Default to Less Than Quadratic

Posted

When programming you often need to pick an algorithm for small tasks. For example if you need to select an account by name a bunch of algorithms probably spring to mind. For example linear search over the array or adding a hashmap to lookup by name in constant time. Which one should you choose?

It is well studied that simpler algorithms can perform better on small datasets despite worse complexity. For example bubblesort is one of the fastest algorithms for sorting small arrays and linear search can search through hundreds of integers in the time it takes to even compute a moderately complex hash.

So what algorithm do you choose? It can be tempting to pick one of these simpler algorithms if you know your data will typically be small. Most users are probably signed into a single account and few if any people will have over ten. So optimizing for a small number of accounts will be faster for almost, if not all, users and is likely simpler to implement.

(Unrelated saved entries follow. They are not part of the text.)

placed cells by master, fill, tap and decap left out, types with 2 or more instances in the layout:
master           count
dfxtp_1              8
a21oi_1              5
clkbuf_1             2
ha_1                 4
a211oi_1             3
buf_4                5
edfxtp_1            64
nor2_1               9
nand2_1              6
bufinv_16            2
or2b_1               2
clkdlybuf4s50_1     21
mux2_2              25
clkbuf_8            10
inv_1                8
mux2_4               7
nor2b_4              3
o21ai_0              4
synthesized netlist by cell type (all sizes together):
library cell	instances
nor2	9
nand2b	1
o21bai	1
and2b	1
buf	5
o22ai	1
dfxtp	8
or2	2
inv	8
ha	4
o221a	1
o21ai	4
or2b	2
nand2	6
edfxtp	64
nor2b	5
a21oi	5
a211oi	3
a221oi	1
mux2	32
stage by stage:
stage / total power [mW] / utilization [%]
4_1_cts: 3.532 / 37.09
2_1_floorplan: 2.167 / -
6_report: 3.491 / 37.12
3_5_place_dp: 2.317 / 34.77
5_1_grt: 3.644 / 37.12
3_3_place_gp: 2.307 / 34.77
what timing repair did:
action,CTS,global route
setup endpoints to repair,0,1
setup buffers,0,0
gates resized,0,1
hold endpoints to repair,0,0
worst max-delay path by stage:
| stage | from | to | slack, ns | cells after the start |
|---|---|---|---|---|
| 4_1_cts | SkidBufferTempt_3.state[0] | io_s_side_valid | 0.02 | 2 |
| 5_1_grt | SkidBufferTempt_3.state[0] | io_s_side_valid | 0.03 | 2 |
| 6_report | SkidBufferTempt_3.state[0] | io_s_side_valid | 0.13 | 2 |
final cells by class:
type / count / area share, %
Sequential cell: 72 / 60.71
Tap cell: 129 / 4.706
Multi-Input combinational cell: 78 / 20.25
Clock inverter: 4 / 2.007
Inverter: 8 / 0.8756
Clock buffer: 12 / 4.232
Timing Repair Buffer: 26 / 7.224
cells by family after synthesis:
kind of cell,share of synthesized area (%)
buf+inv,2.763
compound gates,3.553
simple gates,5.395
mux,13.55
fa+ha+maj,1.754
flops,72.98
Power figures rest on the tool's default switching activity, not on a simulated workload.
===== design/flow/design.v =====
`timescale 1ps/1ps
module seven_decimal #()(
    input logic [3:0] decimal,
    input logic point,
    output logic [7:0] ca);
    always_comb begin
        case (decimal)
            4'd0: ca[6:0] = 7'b011_1111;
            4'd1: ca[6:0] = 7'b000_0110;
            4'd2: ca[6:0] = 7'b101_1011;
            4'd3: ca[6:0] = 7'b100_1111;
            4'd4: ca[6:0] = 7'b110_0110;
            4'd5: ca[6:0] = 7'b110_1101;
            4'd6: ca[6:0] = 7'b111_1101;
            4'd7: ca[6:0] = 7'b000_0111;
            4'd8: ca[6:0] = 7'b111_1111;
            4'd9: ca[6:0] = 7'b110_1111;
            default: ca[6:0] = '0;
        endcase
        ca[7] = point;
    end
endmodule
===== ./design.v =====
`timescale 1ps/1ps
module seven_pattern #()(
    input logic [3:0] pattern,
    output logic [7:0] ca);
    always_comb begin
        case (pattern)
            4'd0: ca = 8'b0010_0001;
            4'd1: ca = 8'b0000_0001;
            4'd2: ca = 8'b0000_0011;
            4'd3: ca = 8'b0011_0000;
            4'd4: ca = 8'b0100_0000;
            4'd5: ca = 8'b0000_0110;
            4'd6: ca = 8'b0001_1000;
            4'd7: ca = 8'b0000_1000;
            4'd8: ca = 8'b0000_1100;
            default: ca = '0;
        endcase
    end
endmodule
<file path="design/flow/run.sh">
#!/bin/bash
# OpenROAD 26Q1-2900-gdf79404cd8, Yosys 0.63+post, stock flow scripts
make -C /OpenROAD-flow-scripts/flow DESIGN_CONFIG=/design/flow/config.mk WORK_HOME=/design/flow/orfs finish
</file>
<file path="design/flow/config.mk">
export PLATFORM = sky130hd
export DESIGN_NAME = pattern_selector
export DESIGN_NICKNAME = pattern_selector
export VERILOG_FILES = /design/flow/design.v
export SDC_FILE = /design/flow/constraint.sdc
export NUM_CORES = 4
export LEC_CHECK = 1
export CORE_UTILIZATION = 50
</file>
<file path="design/flow/constraint.sdc">
current_design pattern_selector

set clk_period 3.0
set clk_io_pct 0.2

create_clock -name clk0 -period $clk_period [get_ports {clk}]

set non_clock_inputs [all_inputs -no_clocks]
set_input_delay [expr $clk_period * $clk_io_pct] -clock clk0 $non_clock_inputs
set_output_delay [expr $clk_period * $clk_io_pct] -clock clk0 [all_outputs]
</file>
==> flow/design.v <==
module uart_rx #(
    parameter CLOCK_FREQ = 50000000,  
    parameter BAUD_RATE  = 9600
)(
    input  logic clk,
    input  logic rst_n,
    input  logic rx,                 
    output logic [7:0] data_out,     
    output logic data_ready          
);
    localparam integer CLKS_PER_BIT = CLOCK_FREQ / BAUD_RATE;
    typedef enum logic [2:0] {
        IDLE, START, DATA, STOP, CLEANUP
    } state_t;
    state_t state = IDLE;
    logic [12:0] clk_count = 0;    
    logic [2:0] bit_index = 0;     
    logic [7:0] rx_shift = 0;      
    always_ff @(posedge clk or negedge rst_n) begin
        if (!rst_n) begin
            state      <= IDLE;
            clk_count  <= 0;
            bit_index  <= 0;
            rx_shift   <= 0;
            data_ready <= 0;
        end else begin
            case (state)
                IDLE: begin
                    data_ready <= 0;
                    if (!rx) begin  
                        clk_count <= 0;
                        state <= START;
                    end
                end
                START: begin
                    if (clk_count == CLKS_PER_BIT/2) begin
                        clk_count <= 0;
                        state <= DATA;
                        bit_index <= 0;
                    end else
                        clk_count <= clk_count + 1;
                end
                DATA: begin
                    if (clk_count < CLKS_PER_BIT) begin
                        clk_count <= clk_count + 1;
                    end else begin
                        clk_count <= 0;
                        rx_shift[bit_index] <= rx;
                        if (bit_index == 7)
                            state <= STOP;
                        else
                            bit_index <= bit_index + 1;
                    end
                end
                STOP: begin
                    if (clk_count < CLKS_PER_BIT)
                        clk_count <= clk_count + 1;
                    else begin
                        state <= CLEANUP;
                        clk_count <= 0;
                        data_out <= rx_shift;
                        data_ready <= 1;  
                    end
                end
                CLEANUP: begin
                    state <= IDLE;
                    data_ready <= 0;
                end
            endcase
        end
    end
endmodule
==> flow/run.sh <==
#!/bin/bash
# OpenROAD 26Q1-2900-gdf79404cd8, Yosys 0.63+post, stock flow scripts
make -C /OpenROAD-flow-scripts/flow DESIGN_CONFIG=/design/flow/config.mk WORK_HOME=/design/flow/orfs finish
==> flow/config.mk <==
export PLATFORM = sky130hd
export DESIGN_NAME = uart_rx
export DESIGN_NICKNAME = uart_rx
export VERILOG_FILES = /design/flow/design.v
export SDC_FILE = /design/flow/constraint.sdc
export NUM_CORES = 4
export LEC_CHECK = 1
export CORE_UTILIZATION = 40
==> flow/constraint.sdc <==
current_design uart_rx

set clk_period 2.1
set clk_io_pct 0.2

create_clock -name clk0 -period $clk_period [get_ports {clk}]

set non_clock_inputs [all_inputs -no_clocks]
set_input_delay [expr $clk_period * $clk_io_pct] -clock clk0 $non_clock_inputs
set_output_delay [expr $clk_period * $clk_io_pct] -clock clk0 [all_outputs]
==> node_exporter_impl.prom <==
# HELP chip_impl_metric Metrics from one implementation run
# TYPE chip_impl_metric gauge
chip_impl_info{name="status",value="finished clean"} 1
chip_impl_info{name="min_path_type",value="reg -> reg"} 1
chip_impl_metric{name="critPathMaxStageDelay",unit="ns"} 0.48
chip_impl_metric{name="clockBufferDepth",unit=""} 2
chip_impl_metric{name="synth_warnings",unit=""} 1
chip_impl_metric{name="worst_pin_slew",unit="ns"} 0.429
chip_impl_metric{name="multiInputGateArea",unit="µm²"} 913
chip_impl_info{name="cts-root-buf",value="sky130_fd_sc_hd__clkbuf_8"} 1
chip_impl_metric{name="cts_max_level",unit=""} 2
chip_impl_metric{name="pin_count_of_the_biggest_net_entering_global_routing",unit=""} 29
chip_impl_metric{name="netlist_instances",unit=""} 185
chip_impl_metric{name="worst_ep_required_time",unit="ns"} 2.33
chip_impl_metric{name="final.period_utilization",unit="%"} 99.1
chip_impl_metric{name="per_cell_via_count_in_the_routed_design",unit=""} 5.65
chip_impl_metric{name="ys_cells",unit=""} 185
chip_impl_metric{name="met2_usage",unit="%"} 24.8
chip_impl_metric{name="clock_insertion_delay_worst_skew",unit="ns"} 0.30
chip_impl_metric{name="grt_pass1_vias",unit=""} 1477
chip_impl_info{name="crit_path_class",value="reg -> reg"} 1
chip_impl_metric{name="gp_congestion",unit=""} 0.851
chip_impl_metric{name="finalInstanceArea",unit="mm²"} 0.00236
chip_impl_metric{name="synth-xor-area-share",unit="%"} 1.87
chip_impl_metric{name="wl_per_cell",unit="µm"} 13.7
chip_impl_metric{name="ys_sh_adder",unit="%"} 4.67
chip_impl_metric{name="max-cap-violations",unit=""} 0
chip_impl_metric{name="die-height",unit="µm"} 70.5
chip_impl_metric{name="diodes",unit=""} 0
chip_impl_metric{name="synthToLayoutAreaGrowth",unit="%"} 25.5
chip_impl_metric{name="hold_depth",unit=""} 0
chip_impl_metric{name="cts_hold_repair.buffers",unit=""} 0
chip_impl_info{name="r2r_start",value="clk_count[4]$_DFFE_PN0P_"} 1
chip_impl_metric{name="share_of_flip_flops_with_an_asynchronous_set_or_reset_after_synthesis",unit="%"} 77.8
chip_impl_metric{name="postPlaceCellArea",unit="mm²"} 0.00219
chip_impl_metric{name="io_buffers",unit=""} 11
chip_impl_metric{name="ir_worst_vdd",unit="mV"} 0.316
chip_impl_info{name="timing.critical_path.slowest_stage_cell",value="sky130_fd_sc_hd__or4_1"} 1
chip_impl_info{name="yosys-top-cells-area",value="sky130_fd_sc_hd__dfrtp_1 37%, sky130_fd_sc_hd__edfxtp_1 13%, sky130_fd_sc_hd__nand2_1 4.8%"} 1
chip_impl_info{name="top_usage_layer",value="met1"} 1
chip_impl_metric{name="reg2regPathDepth",unit=""} 7
chip_impl_metric{name="drcViolationCount",unit=""} 0
chip_impl_metric{name="synth_top_area_share",unit="%"} 37.3
chip_impl_metric{name="critical_path_arrival",unit="ns"} 2.31
chip_impl_info{name="cts_tree",value="done"} 1
chip_impl_metric{name="detailedPlacementHpwl",unit="µm"} 2530
chip_impl_info{name="worst_path_cell_trace",value="buf_4 > nor4bb_4 > nand4_1 > buf_4 > a22o_4 > or4_1 > nand2_1"} 1
chip_impl_info{name="hold_path_end",value="data_out[2]$_DFFE_PP_"} 1
chip_impl_metric{name="p_leak",unit="µW"} 0.00108
chip_impl_info{name="mostFrequentLayoutCells",value="27 x sky130_fd_sc_hd__dfrtp_1, 27 x sky130_fd_sc_hd__buf_4, 24 x sky130_fd_sc_hd__nand2_1, 12 x sky130_fd_sc_hd__nor2_1, 12 x sky130_fd_sc_hd__o21ai_0"} 1
chip_impl_metric{name="grt_use_met3",unit="%"} 4.09
chip_impl_metric{name="slew_viol_final",unit=""} 0
chip_impl_info{name="dominantRegCellSynth",value="sky130_fd_sc_hd__dfrtp_1"} 1
chip_impl_info{name="topCombFamilyByArea",value="simple AND/OR/NAND/NOR gates"} 1
chip_impl_metric{name="synth_area_per_cell",unit="µm²"} 10.1
chip_impl_metric{name="route.final.wire_length",unit="µm"} 3770
chip_impl_metric{name="initialDrtViolationCount",unit=""} 95
chip_impl_metric{name="ys_sh_mux",unit="%"} 1.80
chip_impl_metric{name="post_synth_num_cell_types",unit=""} 39
chip_impl_metric{name="ys_seq_share",unit="%"} 50.1
chip_impl_metric{name="setup_violations",unit=""} 0
chip_impl_metric{name="hold_viol_final",unit=""} 0
chip_impl_metric{name="cts_inserted_buffers",unit=""} 5
chip_impl_metric{name="floorplan.core_area",unit="mm²"} 0.00444
chip_impl_metric{name="floorplan.io_pins",unit=""} 12
chip_impl_metric{name="worst_setup_hold_path_clk_slew",unit="ns"} 0.08
chip_impl_metric{name="post_synth_regs",unit=""} 36
chip_impl_metric{name="synth_area",unit="mm²"} 0.00188
chip_impl_metric{name="total_negative_setup_slack",unit="ns"} 0
chip_impl_info{name="timing.critical_path.to_type",value="flip-flop"} 1
chip_impl_metric{name="upper_clock_frequency_limit",unit="GHz"} 0.481
chip_impl_metric{name="number_of_openroad_warnings",unit=""} 30
chip_impl_metric{name="synth-compound-area-share",unit="%"} 16.9
chip_impl_metric{name="cts_sinks",unit=""} 36
chip_impl_metric{name="grt_first_pass_wirelength",unit="µm"} 6560
chip_impl_metric{name="placement_rows",unit=""} 24
chip_impl_metric{name="utilization",unit="%"} 53.0
chip_impl_metric{name="timing.critical_path.fanout_max",unit=""} 9
chip_impl_metric{name="gr-usage-met1",unit="%"} 28.1
chip_impl_metric{name="fill_cells",unit=""} 366
chip_impl_metric{name="yosys-stat-area",unit="mm²"} 0.00188
chip_impl_info{name="worst_setup_path_start_kind",value="flip-flop"} 1
chip_impl_metric{name="area.sequential",unit="µm²"} 942
chip_impl_info{name="top_area_cell",value="sky130_fd_sc_hd__dfrtp_1"} 1
chip_impl_metric{name="ff2ff_setup_slack",unit="ns"} 0.02
chip_impl_metric{name="ys_sh_simple",unit="%"} 21.1
chip_impl_metric{name="grt.total_usage",unit="%"} 17.0
chip_impl_metric{name="vias",unit=""} 1559
chip_impl_info{name="holdCritStartpoint",value="rx_shift[2]$_DFFE_PN0P_"} 1
chip_impl_metric{name="min_period",unit="ns"} 2.08
chip_impl_info{name="rsz_0062_raised_after_global_routing",value="yes"} 1
chip_impl_info{name="reg_to_reg_endpoint",value="state[0]$_DFFE_PN0P_"} 1
chip_impl_metric{name="drtPass1Iterations",unit=""} 21
chip_impl_metric{name="drtAntennaViolNets",unit=""} 0
chip_impl_metric{name="drive_gt1_share",unit="%"} 21.4
chip_impl_metric{name="edf_count",unit=""} 8
chip_impl_metric{name="maxSlewHeadroom",unit="%"} 71.2
chip_impl_metric{name="die-area",unit="mm²"} 0.00497
chip_impl_metric{name="globalRoute.totalOverflow",unit=""} 0
chip_impl_metric{name="initial_antenna_violation_count",unit=""} 0
chip_impl_metric{name="finalClockSkew",unit="ns"} 0.0114
chip_impl_metric{name="die_width",unit="µm"} 70.5
chip_impl_metric{name="fp_util",unit="%"} 42.2
chip_impl_metric{name="powerDensity",unit="mW/mm²"} 526
chip_impl_info{name="cpMostUsedCell",value="sky130_fd_sc_hd__buf_4"} 1
[how the worst max path moves through the flow]
stage	startpoint	to	slack [ns]	depth (start not counted)
after CTS	clk_count[7]$_DFFE_PN0P_	state[0]$_DFFE_PN0P_	0.005	7
after global routing	clk_count[4]$_DFFE_PN0P_	state[0]$_DFFE_PN0P_	-0.07	7
final	clk_count[4]$_DFFE_PN0P_	state[0]$_DFFE_PN0P_	0.02	7
[critical path: cells and delay by family (launching register included)]
family | cells | cell delay, ns
flops | 1 | 0.41
simple gates | 4 | 0.98
buf+inv | 2 | 0.38
compound gates | 1 | 0.25
[Yosys cell counts, types with 3 or more instances]
master / instances
sky130_fd_sc_hd__a22o_1: 3
sky130_fd_sc_hd__a31oi_1: 5
sky130_fd_sc_hd__nand3_1: 5
sky130_fd_sc_hd__xor2_1: 3
sky130_fd_sc_hd__nor3_1: 9
sky130_fd_sc_hd__clkbuf_1: 4
sky130_fd_sc_hd__nand2b_1: 3
sky130_fd_sc_hd__dfrtp_1: 28
sky130_fd_sc_hd__mux2_2: 3
sky130_fd_sc_hd__o2bb2ai_1: 4
sky130_fd_sc_hd__nand4_1: 4
sky130_fd_sc_hd__edfxtp_1: 8
sky130_fd_sc_hd__a21oi_1: 8
sky130_fd_sc_hd__ha_1: 7
sky130_fd_sc_hd__and3_1: 4
sky130_fd_sc_hd__nor2_1: 12
sky130_fd_sc_hd__o21ai_0: 12
sky130_fd_sc_hd__inv_1: 8
sky130_fd_sc_hd__nand2_1: 24
sky130_fd_sc_hd__a21o_1: 7
[layout make-up]
| type | count | share of cell area, % |
|---|---|---|
| Tap cell | 52 | 2.76 |
| Timing Repair Buffer | 38 | 13.3 |
| Clock inverter | 3 | 1.01 |
| Clock buffer | 5 | 2.92 |
| Sequential cell | 36 | 40.0 |
| Multi-Input combinational cell | 134 | 38.8 |
| Inverter | 8 | 1.27 |
[metal layers]
| layer | part of all wire (%) | routed length, µm | vias to the layer above |
|---|---|---|---|
| li1 | - | - | 754 |
| met1 | 50 | 1880 | 752 |
| met2 | 43 | 1610 | 46 |
| met3 | 6.2 | 233 | 7 |
| met4 | 1.2 | 44 | 0 |
| met5 | 0 | 0 | - |
[kinds of logic after synthesis]
kind of cell             after synthesis
AND/OR/NAND/NOR                       74
AND-OR/OR-AND                         46
flip-flops                            36
buffers and inverters                 15
adder cells (fa/ha/maj)                7
XOR/XNOR                               4
multiplexers                           3
[sequential cells by signal, summed over array words and instances (netlist names)]
signal	count
clk_count	13
rx_shift	8
data_out	8
bit_index	3
state	3
data_ready	1
[power breakdown]
group | switching (µW) | total, µW | internal [µW]
Clock | 272 | 506 | 235
Sequential | 0.471 | 713 | 713
Combinational | 14.7 | 20.6 | 5.89
[per-stage QoR]
step                power [µW]  cells  hold WS, ns  setup slack [ns]
floorplan                  730    185        0.124             0.108
global placement           748    263        0.439           -0.0203
detailed placement         748    263        0.443           -0.0608
CTS                       1250    275        0.462           0.00550
global route              1290    276        0.457           -0.0732
finish                    1240    276        0.460            0.0192
[timing repair]
action / in CTS / in global routing
endpoints found under the setup margin: 15 / 6
buffers inserted: 4 / 1
gates resized: 3 / 5
pin swaps: 3 / 2
Power and IR drop assume default switching activity.
==> design/flow/design.v <==
`timescale 1ns / 1ps
module CLA4CLKd(
    input  logic clk,         
    input  logic reset,       
    input  logic [3:0] a_in,  
    input  logic [3:0] b_in,  
    input  logic c_in,        
    output logic [3:0] s,     
    output logic [3:0] s_out, 
    output logic c_out        
);
    logic [3:0] a;            
    logic [3:0] b;            
    logic cin;                
    logic cout;               
    logic [3:0] G;            
    logic [3:0] P;            
    logic [4:0] C;            
    always_ff @(posedge clk or posedge reset) begin   
        if(reset) begin             
            a <= 4'b0;              
            b <= 4'b0;              
        end else begin              
            a <= a_in;              
            b <= b_in;              
        end                    
    end
    always_ff @(posedge clk or posedge reset) begin   
        if(reset) begin                  
            s_out <= 4'b0;               
        end else begin                   
            s_out <= s;                  
        end
    end
    always_ff @(posedge clk or posedge reset) begin   
        if(reset) begin                               
            cin <= 1'b0;                              
        end else begin                                
            cin <= c_in;                              
        end
    end
    always_ff @(posedge clk or posedge reset) begin   
        if(reset) begin                               
            cout <= 1'b0;                             
        end else begin                                
            c_out <= C[4];                            
        end
    end
    assign C[0] = cin;      
    assign G = a & b;       
    assign P = a ^ b;       
    assign C[1] = (P[0] & C[0]) | G[0];          
    assign C[2] = (P[1] & G[0]) | (P[1] & P[0] & C[0]) | G[1];  
    assign C[3] = (P[2] & G[1]) | (P[2] & P[1] & G[0]) | (P[2] & P[1] & P[0] & C[0]) | G[2];   
    assign C[4] =  G[3] | (P[3] & C[3]);  
    assign s[0] = P[0] ^ C[0];            
    assign s[1] = P[1] ^ C[1];
    assign s[2] = P[2] ^ C[2];
    assign s[3] = P[3] ^ C[3];
endmodule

My default advice is to choose the simplest algorithm with less than quadratic time and space complexity. Every situation is different, but unless I have a good reason for an exception I stick to this rule.

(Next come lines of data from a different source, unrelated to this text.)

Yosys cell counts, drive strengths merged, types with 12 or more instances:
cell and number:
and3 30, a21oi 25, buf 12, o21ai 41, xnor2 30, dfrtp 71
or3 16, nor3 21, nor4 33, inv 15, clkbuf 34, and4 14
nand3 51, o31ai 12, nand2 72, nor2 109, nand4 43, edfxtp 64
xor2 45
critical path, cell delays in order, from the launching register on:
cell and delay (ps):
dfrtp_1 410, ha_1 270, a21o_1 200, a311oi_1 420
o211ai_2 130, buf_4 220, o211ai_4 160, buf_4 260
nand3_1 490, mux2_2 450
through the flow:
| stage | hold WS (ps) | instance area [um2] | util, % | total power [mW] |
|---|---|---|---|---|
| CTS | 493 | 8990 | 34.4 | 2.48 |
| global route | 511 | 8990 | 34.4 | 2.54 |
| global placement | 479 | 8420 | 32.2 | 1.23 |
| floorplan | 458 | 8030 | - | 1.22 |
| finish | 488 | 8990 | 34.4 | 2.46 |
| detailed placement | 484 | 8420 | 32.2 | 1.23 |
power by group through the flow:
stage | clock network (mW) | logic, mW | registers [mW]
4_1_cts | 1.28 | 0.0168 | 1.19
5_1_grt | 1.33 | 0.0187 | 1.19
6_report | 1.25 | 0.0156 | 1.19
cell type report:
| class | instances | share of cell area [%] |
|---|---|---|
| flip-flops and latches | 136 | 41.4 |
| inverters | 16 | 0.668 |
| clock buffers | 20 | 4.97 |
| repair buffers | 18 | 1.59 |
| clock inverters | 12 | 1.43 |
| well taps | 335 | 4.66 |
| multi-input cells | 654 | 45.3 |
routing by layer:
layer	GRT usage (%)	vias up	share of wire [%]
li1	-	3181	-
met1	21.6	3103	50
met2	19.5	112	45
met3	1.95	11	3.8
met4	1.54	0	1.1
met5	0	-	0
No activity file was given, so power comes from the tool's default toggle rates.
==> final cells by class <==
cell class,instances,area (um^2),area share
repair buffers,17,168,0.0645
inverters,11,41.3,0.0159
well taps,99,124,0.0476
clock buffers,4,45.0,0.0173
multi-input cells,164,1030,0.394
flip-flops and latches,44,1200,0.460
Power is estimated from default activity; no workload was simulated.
[design/flow/run.sh]
#!/bin/bash
# OpenROAD 26Q1-2900-gdf79404cd8, Yosys 0.63+post, stock flow scripts
make -C /OpenROAD-flow-scripts/flow DESIGN_CONFIG=/design/flow/config.mk WORK_HOME=/design/flow/orfs finish
[design/flow/config.mk]
export PLATFORM = sky130hd
export DESIGN_NAME = SyncFIFO
export DESIGN_NICKNAME = SyncFIFO
export VERILOG_FILES = /design/flow/design.v
export SDC_FILE = /design/flow/constraint.sdc
export NUM_CORES = 4
export LEC_CHECK = 1
export CORE_UTILIZATION = 30
[design/flow/constraint.sdc]
current_design SyncFIFO

set clk_period 5.0
set clk_io_pct 0.2

create_clock -name clk0 -period $clk_period [get_ports {clk}]

set non_clock_inputs [all_inputs -no_clocks]
set_input_delay [expr $clk_period * $clk_io_pct] -clock clk0 $non_clock_inputs
set_output_delay [expr $clk_period * $clk_io_pct] -clock clk0 [all_outputs]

The reasons for this are simple:

I really like this quote from Bruce Dawson:

O(n2)\O{n^2} is the sweet spot of badly scaling algorithms: fast enough to make it into production, but slow enough to make things fall down once it gets there

If you are frequently putting quadratic algorithms into your code your users are going to see it fall down when they pushed it in a dimension that you expected to “always be small”.

It is also important to remember this observation from the Accidentally Quadratic blog.

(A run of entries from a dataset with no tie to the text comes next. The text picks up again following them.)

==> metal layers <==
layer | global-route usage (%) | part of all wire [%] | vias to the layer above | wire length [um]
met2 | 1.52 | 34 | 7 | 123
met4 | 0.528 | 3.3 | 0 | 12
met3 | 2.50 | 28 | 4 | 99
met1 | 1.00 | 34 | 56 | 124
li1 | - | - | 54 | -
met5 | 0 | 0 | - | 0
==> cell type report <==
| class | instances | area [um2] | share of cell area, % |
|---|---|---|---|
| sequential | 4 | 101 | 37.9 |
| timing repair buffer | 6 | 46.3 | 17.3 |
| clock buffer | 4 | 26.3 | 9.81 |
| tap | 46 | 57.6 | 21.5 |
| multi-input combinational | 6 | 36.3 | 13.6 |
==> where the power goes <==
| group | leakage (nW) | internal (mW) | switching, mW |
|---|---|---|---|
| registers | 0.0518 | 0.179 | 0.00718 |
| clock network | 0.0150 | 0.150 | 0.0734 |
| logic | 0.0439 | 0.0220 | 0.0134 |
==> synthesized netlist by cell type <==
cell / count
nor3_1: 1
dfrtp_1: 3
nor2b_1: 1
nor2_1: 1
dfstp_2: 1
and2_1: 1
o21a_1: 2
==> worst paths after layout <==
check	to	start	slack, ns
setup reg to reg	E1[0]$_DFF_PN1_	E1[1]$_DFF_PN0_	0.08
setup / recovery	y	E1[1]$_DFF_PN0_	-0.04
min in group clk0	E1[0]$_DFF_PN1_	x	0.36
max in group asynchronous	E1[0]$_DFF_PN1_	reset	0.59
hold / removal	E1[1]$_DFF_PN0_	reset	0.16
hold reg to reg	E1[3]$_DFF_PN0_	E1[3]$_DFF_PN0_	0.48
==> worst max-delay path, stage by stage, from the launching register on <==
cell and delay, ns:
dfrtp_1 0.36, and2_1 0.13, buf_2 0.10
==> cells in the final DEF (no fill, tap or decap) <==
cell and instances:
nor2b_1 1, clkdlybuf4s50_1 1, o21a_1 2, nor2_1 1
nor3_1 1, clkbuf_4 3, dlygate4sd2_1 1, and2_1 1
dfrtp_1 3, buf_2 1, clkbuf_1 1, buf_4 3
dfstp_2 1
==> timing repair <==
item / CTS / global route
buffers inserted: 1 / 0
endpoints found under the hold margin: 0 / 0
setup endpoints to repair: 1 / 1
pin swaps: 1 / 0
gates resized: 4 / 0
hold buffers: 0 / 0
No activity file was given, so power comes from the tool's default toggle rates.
**config.mk**
```make
export PLATFORM = sky130hd
export DESIGN_NAME = moore_1101
export DESIGN_NICKNAME = moore_1101
export VERILOG_FILES = /design/flow/design.v
export SDC_FILE = /design/flow/constraint.sdc
export NUM_CORES = 4
export LEC_CHECK = 1
export CORE_AREA = 10 10 70 70
export DIE_AREA = 0 0 80 80
```
**constraint.sdc**
```tcl
current_design moore_1101

set clk_period 1.0
set clk_io_pct 0.2

create_clock -name clk0 -period $clk_period [get_ports {clk}]

set non_clock_inputs [all_inputs -no_clocks]
set_input_delay [expr $clk_period * $clk_io_pct] -clock clk0 $non_clock_inputs
set_output_delay [expr $clk_period * $clk_io_pct] -clock clk0 [all_outputs]
```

The property of linearity, however, is not closed under composition. If you do a linear operation linearly many times, you get quadratic!

Even if you always pick sub-quadratic algorithms the composition may not be. So you should consider the complexity of the system as a whole. Linear search to find an account in a list is fast enough for my rule, but if you are doing this for each account then you have an O(n2)\O{n^2} system overall, and I would recommend optimizing it.

Example

As a concrete example. To make a list of unique elements two functions came to mind. The first is an O(n2)\O{n^2} algorithm that does the simple thing of checking if each element is in the output list before adding it.

fn unique<'a>(names: &[&'a str]) -> Vec<&'a str> {
	let mut result = Vec::new();
	for name in names {
		if !result.contains(name) {
			result.push(*name);
		}
	}
	return result
}

However, I would advise against this function unless you know for sure that the inputs will never be large. I would instead prefer to write this O(n)\O{n} algorithm.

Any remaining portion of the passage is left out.